At first I thought to solve this by the laplace method and write the integrand as a power of $e$ and then simplified by Taylor series. 
Is there someone who can help me so that I will understand how to solve this asymptotic approximation.
Many thanks!!
 A: The integral can be evaluated in closed form.  Integrating by parts, we have
$$\begin{align}
\int_a^b x^n \log x\,dx&=\left.\frac{x^{n+1}\log x}{n+1}\right|_a^b-\frac{1}{n+1}\int_a^bx^n\,dx\\\\
&=\left.\frac{x^{n+1}\log x}{n+1}\right|_a^b-\left. \frac{x^{n+1}}{(n+1)^2}\right|_a^b\\\\
&=\frac{b^{n+1}\log b-a^{n+1}\log a}{n+1}-\frac{b^{n+1}-a^{n+1}}{(n+1)^2}
\end{align}$$
Setting $a=1/2$ and $b=1$ for Part $1$ and setting $a=0$ and $b=1/2$ for Part $2$ yield the desired results.

Suppose one is not permitted to use integration by parts at this stage.  Then for the integral $\int_a^b x^n \log x\,dx=\int_a^b e^{n\log x}\,\log x\,dx$, we can write (in the spirit of Laplace's Method)
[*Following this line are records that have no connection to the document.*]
===== src/rtl/ex_mem_skid.sv =====
// EX->MEM pipeline boundary: 2-entry skid buffer (main + skid) with a decode bypass lookup.
// Define EX_MEM_FWD_EN to build the forwarding lookup; otherwise hit/data outputs are tied to 0.
module ex_mem_skid #(
    parameter int DATA_W = 32,
    parameter int ADDR_W = 5
) (
    input  logic              clk_i,
    input  logic              rst_i,
    input  logic              flush_i,
    input  logic              ex_valid_i,
    output logic              ex_ready_o,
    input  logic [ADDR_W-1:0] wd_i,
    input  logic              wreg_i,
    input  logic [DATA_W-1:0] wdata_i,
    output logic              mem_valid_o,
    input  logic              mem_ready_i,
    output logic [ADDR_W-1:0] wd_o,
    output logic              wreg_o,
    output logic [DATA_W-1:0] wdata_o,
    input  logic [ADDR_W-1:0] raddr1_i,
    input  logic [ADDR_W-1:0] raddr2_i,
    output logic              hit1_o,
    output logic [DATA_W-1:0] data1_o,
    output logic              hit2_o,
    output logic [DATA_W-1:0] data2_o
);

    typedef enum logic [1:0] {
        ST_EMPTY = 2'd0,
        ST_ONE   = 2'd1,
        ST_TWO   = 2'd2
    } state_t;

    state_t              r_state;
    state_t              w_state_nxt;

    logic [ADDR_W-1:0]   r_main_wd;
    logic                r_main_wreg;
    logic [DATA_W-1:0]   r_main_data;
    logic [ADDR_W-1:0]   r_skid_wd;
    logic                r_skid_wreg;
    logic [DATA_W-1:0]   r_skid_data;

    logic                w_push;
    logic                w_pop;
    logic                w_main_from_in;
    logic                w_main_from_skid;
    logic                w_skid_from_in;

    // Ready depends only on the registered state so MEM stalls never reach EX combinationally.
    assign ex_ready_o  = (r_state != ST_TWO);
    assign mem_valid_o = (r_state != ST_EMPTY);

    assign w_push = ex_valid_i & ex_ready_o;
    assign w_pop  = mem_valid_o & mem_ready_i;

    assign wd_o    = r_main_wd;
    assign wreg_o  = r_main_wreg;
    assign wdata_o = r_main_data;

    always_comb begin
        w_state_nxt      = r_state;
        w_main_from_in   = 1'b0;
        w_main_from_skid = 1'b0;
        w_skid_from_in   = 1'b0;
        if (flush_i) begin
            w_state_nxt = ST_EMPTY;
        end else begin
            unique case (r_state)
                ST_EMPTY: begin
                    if (w_push) begin
                        w_main_from_in = 1'b1;
                        w_state_nxt    = ST_ONE;
                    end
                end
                ST_ONE: begin
                    if (w_push && w_pop) begin
                        w_main_from_in = 1'b1;
                    end else if (w_push) begin
                        w_skid_from_in = 1'b1;
                        w_state_nxt    = ST_TWO;
                    end else if (w_pop) begin
                        w_state_nxt = ST_EMPTY;
                    end
                end
                ST_TWO: begin
                    if (w_pop) begin
                        w_main_from_skid = 1'b1;
                        w_state_nxt      = ST_ONE;
                    end
                end
                default: w_state_nxt = ST_EMPTY;
            endcase
        end
    end

    always_ff @(posedge clk_i) begin
        if (rst_i) begin
            r_state <= ST_EMPTY;
        end else begin
            r_state <= w_state_nxt;
        end
    end

    always_ff @(posedge clk_i) begin
        if (rst_i) begin
            r_main_wd   <= '0;
            r_main_wreg <= 1'b0;
            r_main_data <= '0;
        end else if (w_main_from_in) begin
            r_main_wd   <= wd_i;
            r_main_wreg <= wreg_i;
            r_main_data <= wdata_i;
        end else if (w_main_from_skid) begin
            r_main_wd   <= r_skid_wd;
            r_main_wreg <= r_skid_wreg;
            r_main_data <= r_skid_data;
        end
    end

    always_ff @(posedge clk_i) begin
        if (rst_i) begin
            r_skid_wd   <= '0;
            r_skid_wreg <= 1'b0;
            r_skid_data <= '0;
        end else if (w_skid_from_in) begin
            r_skid_wd   <= wd_i;
            r_skid_wreg <= wreg_i;
            r_skid_data <= wdata_i;
        end
    end

`ifdef EX_MEM_FWD_EN
    logic w_main_vld;
    logic w_skid_vld;
    logic w_hit1_main;
    logic w_hit1_skid;
    logic w_hit2_main;
    logic w_hit2_skid;

    function automatic logic entry_match(input logic [ADDR_W-1:0] ra,
                                         input logic              vld,
                                         input logic              wreg,
                                         input logic [ADDR_W-1:0] wd);
        return (ra != '0) && vld && wreg && (wd == ra);
    endfunction

    assign w_main_vld = (r_state != ST_EMPTY);
    assign w_skid_vld = (r_state == ST_TWO);

    assign w_hit1_main = entry_match(raddr1_i, w_main_vld, r_main_wreg, r_main_wd);
    assign w_hit1_skid = entry_match(raddr1_i, w_skid_vld, r_skid_wreg, r_skid_wd);
    assign w_hit2_main = entry_match(raddr2_i, w_main_vld, r_main_wreg, r_main_wd);
    assign w_hit2_skid = entry_match(raddr2_i, w_skid_vld, r_skid_wreg, r_skid_wd);

    // The skid entry is younger, so it wins when both entries target the same register.
    assign hit1_o  = w_hit1_main | w_hit1_skid;
    assign data1_o = w_hit1_skid ? r_skid_data : (w_hit1_main ? r_main_data : '0);
    assign hit2_o  = w_hit2_main | w_hit2_skid;
    assign data2_o = w_hit2_skid ? r_skid_data : (w_hit2_main ? r_main_data : '0);
`else
    logic w_unused_raddr;

    assign w_unused_raddr = ^{raddr1_i, raddr2_i};
    assign hit1_o  = 1'b0;
    assign data1_o = '0;
    assign hit2_o  = 1'b0;
    assign data2_o = '0;
`endif

endmodule


===== config.mk =====
export PLATFORM = sky130hd
export DESIGN_NAME = ex_mem_skid
export DESIGN_NICKNAME = d
export VERILOG_FILES = /design/src/rtl/ex_mem_skid.sv
export SDC_FILE = /design/constraint.sdc
export NUM_CORES = 1
export LEC_CHECK = 0
export BUFFER_PORTS_ARGS = -buffer_cell sky130_fd_sc_hd__buf_2
export CORE_MARGIN = 10
export CORE_UTILIZATION = 45
export DETAILED_ROUTE_END_ITERATION = 7
export PLACE_DENSITY = 0.83
export SYNTH_ARGS = -nofsm -noshare
export SYNTH_HDL_FRONTEND = slang
export SYNTH_SLANG_ARGS = --single-unit

===== constraint.sdc =====
create_clock -name clk_i -period 3.87 [get_ports clk_i]
set_clock_uncertainty 0.2 [all_clocks]
set_input_delay 0.1935 -clock clk_i [delete_from_list [all_inputs] [get_ports clk_i]]
set_output_delay 0.1935 -clock clk_i [all_outputs]
set_load 0.01 [all_outputs]

==> summary.md, run 1 <==
| Metric | Value |
|---|---|
| Peak VDD IR | 0.195 mV |
| Number of nets with antenna violations after routing | 0 |
| M1 GR Usage | 0.183 |
| R2r setup slk | 1460 ps |
| Register area | 1560 um2 |
| Via count of the first global-routing pass | 3490 |
| Clock Root Buffer | clkbuf_8 |
| Top cells by area, synth | dfxtp_1 (38%), buf_4 (14%), nor3_2 (7.4%), nand2_1 (7.1%), a311oi_1 (6.5%) |
| Total global routing overflow | 0 |
| I/O Buffers | 82 |
| Die Wd | 115 um |
| CTS Buffer Depth | 2 |
| Met3 Track Usage GR | 0.0443 |
| Cell area after placement | 4120 um2 |
| Lkg Pwr | 1.86 nW |
| Setup bufs post-CTS | 0 |
| Clock-pin slew on the worst setup and hold paths | 80 ps |
| HPWL Detailed | 6600 um |
| 1st-pass router iterations | 4 |
| Hold slack | 81.7 ps |
| Max_cap viols | 0 |
| Post-layout util | 0.538 |
| Seq pwr share | 0.496 |
| Top FF cell, synth | dfxtp_1 |
| Yosys warns | 0 |
| CP required | 3840 ps |
| Clk_lat worst skew | 340 ps |
| RSZ-0062 raised after global routing | false |
| Hold Violations, Final | 0 |
| DRC violations left | 0 |
| Cell area after layout | 4720 um2 |
| TritonCTS clock tree | built |
| Seq/Total Area, Yosys | 0.384 |
| Number of synthesized flops with an enable pin | 0 |
| Netlist cell types | 29 |
| Comb pwr share | 0.153 |
| Largest net degree at the start of global routing | 77 |
| Final setup violating endpoints | 0 |
| Post-CTS Resized | 0 |
| End of the critical path | wdata_o[1]$_SDFFE_PP0P_ |
| Fmax | 0.402 GHz |
| Row count | 34 |
| Die Span Y | 115 um |
| Area delta synth->final | 16.0% |
| Min cycle time layout | 2490 ps |
| Initial Utilization | 0.464 |
| Pwr dens | 363 nW/um2 |
| GR peak layer | met2 |
| Gpl congestion | 0.736 |
| Sw Ratio | 0.275 |
| Via count | 3547 |
| Worst Path Max Fanout | 38 |
| CTS H-tree lvls | 3 |
| Worst-Margin Slew | 1140 ps |
| GRT Total Usage | 0.158 |
| M2 GR Usage | 0.271 |
| Initial antenna violation count | 0 |
| Crit start category | input pin |
| Worst setup path category | input pin to flop |
| WL final | 10900 um |
| Crit. End Element | flop |
| Slew margin rel. | 0.238 |
| Global-route wire length before repair | 17500 um |
| Outcome | completed |
| Reg2reg path depth | 3 |
| Top cell type by total area after synthesis | dfxtp_1 |
| CP arrival | 2460 ps |
| R2R Path Start | r_state[1]$_SDFFE_PP0P_ |
| Final Max Slew Viols | 0 |
| Layout cells sized above 1 | 0.254 |
| Via density | 5.22 |
| Synth cell count leaders | dfxtp_1 (78), nand2_1 (77), buf_4 (76), a21oi_1 (39), nand3_1 (38) |
| Clock group share of total power | 0.351 |
| Post-synth ARST share | 0 |
| Critical path origin | flush_i |
| #FFs+latches synth | 78 |
| Mapped Area | 4070 um2 |
| DIE AREA | 13200 um2 |
| Core ar. | 8760 um2 |
| Syn Inst Count | 475 |
| Top-area cell type share of the netlist area | 0.384 |
| Sw power | 0.000471 W |
| Hold crit path type | input pin to flop |
| Mean Syn Cell Area | 8.56 um2 |
| FF-to-FF End | wdata_o[1]$_SDFFE_PP0P_ |
| IO Pins | 159 |
| Cts bufs inserted | 9 |
| Most common cell in the synthesized netlist | dfxtp_1 |
| Combined area of the multi-input logic cells | 1980 um2 |
| Iter 0 DRT Violations | 267 |
| Wire per inst | 16.0 um |
| Hold path depth | 4 |
| Fin crit share | 0.643 |
| Internal | 0.00124 W |
| TNS Setup | 0 ps |
| Fill cells | 821 |
| Number of nets in the layout | 619 |
| # clock sinks | 78 |
[layer usage]
layer  vias up  share of wire
li1       1722              -
met1      1682           0.42
met2       131           0.50
met3        12          0.068
met4         0          0.011
met5         -              0
[worst min path at each step]
stage | start | endpoint | slack, ps
finish | ex_valid_i | r_state[0]$_SDFFE_PP0P_ | 80
detailed placement | r_skid_data[18]$_SDFFE_PP0P_ | wdata_o[18]$_SDFFE_PP0P_ | 260
floorplan | mem_ready_i | r_state[1]$_SDFFE_PP0P_ | 80
global placement | r_skid_data[2]$_SDFFE_PP0P_ | r_skid_data[2]$_SDFFE_PP0P_ | 260
global route | ex_valid_i | r_state[0]$_SDFFE_PP0P_ | 100
CTS | ex_valid_i | r_state[0]$_SDFFE_PP0P_ | 50
[what timing repair did]
item                                   CTS  global route
hold buffers                            41             0
setup endpoints to repair                0             0
endpoints found under the hold margin   40             0
[cell usage in the layout, fill, tap and decap left out, drive strengths merged, types with 11 or more instances in the layout]
| cell type | netlist | final |
|---|---|---|
| nand3 | 38 | 38 |
| buf | 93 | 86 |
| a21oi | 39 | 39 |
| dlygate4sd3 | 0 | 41 |
| nor3 | 38 | 38 |
| a311oi | 38 | 38 |
| clkbuf | 19 | 11 |
| conb | 1 | 66 |
| dfxtp | 78 | 78 |
| nand2 | 78 | 78 |
| o21ai | 38 | 38 |
[sequential cells by signal (all words and copies together) (netlist names)]
register     cells
r_skid_data     32
r_skid_wd        5
r_skid_wreg      1
r_state          2
wd_o             5
wdata_o         32
wreg_o           1
[logic make-up (layout without fill, tap and decap cells)]
| logic type | after synthesis | in the layout | share of synthesized area |
|---|---|---|---|
| and+or+nand+nor | 166 | 166 | 0.227 |
| AOI/OAI and AO/OA | 117 | 117 | 0.193 |
| buffers and inverters | 112 | 142 | 0.193 |
| DFF | 78 | 78 | 0.384 |
| other | 1 | 67 | 0.000922 |
| muxes | 1 | 1 | 0.00246 |
[area by class of cell]
| class | count | share of cell area |
|---|---|---|
| multi-input cells | 350 | 0.420 |
| flip-flops and latches | 78 | 0.331 |
| repair buffers | 127 | 0.180 |
| clock buffers | 11 | 0.0300 |
| well taps | 108 | 0.0286 |
| clock inverters | 4 | 0.0101 |
| diodes | 1 | 0.000530 |
[critical path: stages]
cell	delay [ps]
dlygate4sd3_1	530
buf_2	160
nand4bb_2	1030
nand2_1	400
a311oi_2	140
[metrics by stage]
| step | power [W] | setup WS (ps) | instances |
|---|---|---|---|
| 4_1_cts | 0.00172 | 1400 | 678 |
| 6_report | 0.00172 | 1380 | 679 |
| 2_1_floorplan | 0.00107 | 2260 | 540 |
| 3_5_place_dp | 0.00109 | 1480 | 622 |
| 3_3_place_gp | 0.00109 | 1640 | 622 |
| 5_1_grt | 0.00179 | 1200 | 678 |
[power by group through the flow]
| stage | combinational (W) | sequential [W] | clock (W) |
|---|---|---|---|
| floorplan | 0.000188 | 0.000881 | 0 |
| global placement | 0.000218 | 0.000867 | 0 |
| detailed placement | 0.000224 | 0.000869 | 0 |
| CTS | 0.000256 | 0.000851 | 0.000618 |
| global route | 0.000286 | 0.000855 | 0.000647 |
| finish | 0.000262 | 0.000851 | 0.000602 |
Power figures use the tool's default switching activity.
==> run 2, diff against run 1 <==
--- a/config.mk
+++ b/config.mk
@@ -5,11 +5,12 @@
 export SDC_FILE = /design/constraint.sdc
 export NUM_CORES = 1
 export LEC_CHECK = 0
+export ABC_AREA = 1
 export BUFFER_PORTS_ARGS = -buffer_cell sky130_fd_sc_hd__buf_2
 export CORE_MARGIN = 10
 export CORE_UTILIZATION = 45
 export DETAILED_ROUTE_END_ITERATION = 7
-export PLACE_DENSITY = 0.83
+export PLACE_DENSITY = 0.82
 export SYNTH_ARGS = -nofsm -noshare
 export SYNTH_HDL_FRONTEND = slang
 export SYNTH_SLANG_ARGS = --single-unit
==> constraint.sdc (replaced) <==
create_clock -name clk_i -period 2.5 [get_ports clk_i]
set_clock_uncertainty 0.2 [all_clocks]
set_input_delay 0.125 -clock clk_i [delete_from_list [all_inputs] [get_ports clk_i]]
set_output_delay 0.125 -clock clk_i [all_outputs]
set_load 0.01 [all_outputs]
==> summary.md, run 2 <==
| Metric | Value |
|---|---|
| Top cells by area, synth | dfxtp_1 (37%), buf_4 (13%), nand3_1 (9.4%), nand2_1 (7.3%), nor2_1 (7.2%) |
| Placed Instances | 756 |
| Core ar. | 9150 um2 |
| Iter 0 DRT Violations | 199 |
| Lkg Pwr | 2.55 nW |
| Hold Violations, Final | 0 |
| Layout cells sized above 1 | 0.169 |
| Crit start category | flop |
| Most frequent cells in the layout | buf_2 (82), nand2_1 (81), nand3_1 (79), nor2_1 (79), dfxtp_1 (78) |
| Post-synth ARST share | 0 |
| Most common cell in the synthesized netlist | nand2_1 |
| RSZ-0062 raised after global routing | false |
| Number of synthesized flops with an enable pin | 0 |
| Die Wd | 117 um |
| CTS Buffer Depth | 2 |
| Mapped Area | 4190 um2 |
| Largest net degree at the start of global routing | 47 |
| Final setup violating endpoints | 0 |
| Initial Utilization | 0.458 |
| Hold crit path type | input pin to flop |
| # clock sinks | 78 |
| Number of nets in the layout | 752 |
| Fmax | 0.448 GHz |
| Final Max Slew Viols | 0 |
| N_diodes | 0 |
| Clock-pin slew on the worst setup and hold paths | 90 ps |
| Top-area cell type share of the netlist area | 0.373 |
| TritonCTS clock tree | built |
| Yosys warns | 0 |
| R2r setup slk | 270 ps |
| Wire per inst | 14.6 um |
| Clk_lat worst skew | 350 ps |
| Global-route wire length before repair | 18900 um |
| Total global routing overflow | 0 |
| FF-to-FF End | r_skid_data[7]$_SDFFE_PP0P_ |
| CTS Hold Buffers Added | 43 |
| Gpl congestion | 0.803 |
| Synth cell count leaders | nand2_1 (81), nor2_1 (80), nand3_1 (79), dfxtp_1 (78), buf_4 (74) |
| Hold path depth | 7 |
| CP arrival | 2270 ps |
| Fin crit share | 0.892 |
| Clock Root Buffer | clkbuf_8 |
| #FFs+latches synth | 78 |
| Via count of the first global-routing pass | 3938 |
| Peak VDD IR | 0.395 mV |
| Cts bufs inserted | 9 |
| Crit. End Element | flop |
| Min cycle time layout | 2230 ps |
| Setup bufs post-CTS | 0 |
| Worst Path Max Fanout | 38 |
| Non-Filler Instances | 815 |
| I/O Buffers | 82 |
| DRC violations left | 0 |
| WL final | 11900 um |
| Seq/Total Area, Yosys | 0.373 |
| IO Pins | 159 |
| Met3 Track Usage GR | 0.0375 |
| M1 GR Usage | 0.204 |
| Post-CTS Resized | 0 |
| Die Span Y | 117 um |
| Via count | 4031 |
| Pwr dens | 590 nW/um2 |
| Netlist cell types | 20 |
| Syn Inst Count | 599 |
| GR peak layer | met2 |
| GRT Total Usage | 0.169 |
| Commonest non-fill, non-tap cell in the layout | buf_2 |
| Area delta synth->final | 19.2% |
| 1st-pass router iterations | 5 |
| M2 GR Usage | 0.291 |
| DIE AREA | 13600 um2 |
| HPWL Detailed | 7570 um |
| Mean Syn Cell Area | 7.00 um2 |
| Slew margin rel. | 0.523 |
| Top cell type by total area after synthesis | dfxtp_1 |
| Outcome | completed |
| Reg2reg path depth | 5 |
| Via density | 4.95 |
| Worst setup path category | flop to flop |
| HP Start | mem_ready_i |
| TNS Setup | 0 ps |
| R2R Path Start | r_state[0]$_SDFFE_PP0P_ |
| CTS H-tree lvls | 3 |
| CP required | 2540 ps |
| Initial antenna violation count | 0 |
| Number of nets with antenna violations after routing | 0 |
| Top FF cell, synth | dfxtp_1 |
| Min-Delay Endpoint | wdata_o[12]$_SDFFE_PP0P_ |
| Max_cap viols | 0 |
| Worst-Margin Slew | 714 ps |
| Row count | 35 |
==> run 2: worst max-delay path: stages (launching register included) <==
cell and delay (ps):
dfxtp_1 450, nand2_2 320, nor2_4 450, inv_2 390, nor2_1 230, nor2_1 70
==> run 2: per-layer routing <==
metal  wire length, um  vias to the layer above
li1                  -                     2009
met1              4890                     1831
met2              5850                      177
met3               965                       14
met4               155                        0
met5                 0                        -
==> run 2: layout make-up <==
type,instances,area (um2)
clock inverter,5,105
clock buffer,11,151
sequential,78,1560
timing repair buffer,138,938
fill,893,4160
multi-input combinational,426,1930
tap,111,139
inverter,46,173
==> run 2: worst max-delay path by stage <==
stage,start,endpoint,slack (ps),depth (start not counted)
final,r_state[0]$_SDFFE_PP0P_,r_skid_data[7]$_SDFFE_PP0P_,270,5
after global routing,r_state[0]$_SDFFE_PP0P_,r_skid_data[7]$_SDFFE_PP0P_,100,5
after CTS,r_state[0]$_SDFFE_PP0P_,r_skid_data[3]$_SDFFE_PP0P_,300,5
after detailed placement,r_state[0]$_SDFFE_PP0P_,r_skid_data[8]$_SDFFE_PP0P_,320,5
after global placement,r_state[0]$_SDFFE_PP0P_,r_skid_data[15]$_SDFFE_PP0P_,320,5
after floorplan,r_state[1]$_SDFFE_PP0P_,r_skid_data[15]$_SDFFE_PP0P_,1050,8
==> run 2: cell families after synthesis <==
| group | synth area share |
|---|---|
| and+or+nand+nor | 0.307 |
| buffers and inverters | 0.227 |
| DFF | 0.373 |
| AOI/OAI and AO/OA | 0.0922 |
| other | 0.000895 |
==> run 2: metrics by stage <==
step	util	setup slack (ps)	area [um2]	hold slack [ps]	total power, W
after floorplan	-	1050	4440	59.9	0.00167
after global placement	0.471	317	4310	163	0.00171
after detailed placement	0.471	319	4310	169	0.00172
after CTS	0.546	301	5000	214	0.00296
after global routing	0.546	95.8	5000	272	0.00307
final	0.546	270	5000	215	0.00295
==> run 2: report_power, final <==
part | leakage, nW | internal (W) | switching, W
combinational | 1.79 | 0.000164 | 0.000267
sequential | 0.636 | 0.00129 | 0.0000242
clock | 0.122 | 0.000718 | 0.000485
total | 2.55 | 0.00217 | 0.000776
$$\log x \sim  \log b +\frac1b(x-b)$$
Therefore, we have
$$\begin{align}
\int_a^b e^{n\log x}\,\log x\,dx &\sim \int_a^b e^{n\log b+\frac{1}{b}(x-b)}\left(\log b+\frac{n}{b}(x-b)\right)\,dx\\\\
&=\frac{b^{n+1}\log b}{n}\left(1-e^{-n(b-a)/b}\right)-\frac{b^{n+1}}{n^2}\int_0^{n(b-a)/b}\,te^{-t}\,dt\tag 1
\end{align}$$
whereupon applying the specific value for $a$ and $b$, we can deduce the asymptotic limiting behavior without integrating by parts the integral in $(1)$.
A: Hint: If $~F(n)=\displaystyle\int x^n~dx,~$ then $F'(n)=\displaystyle\int x^n\ln x~dx$.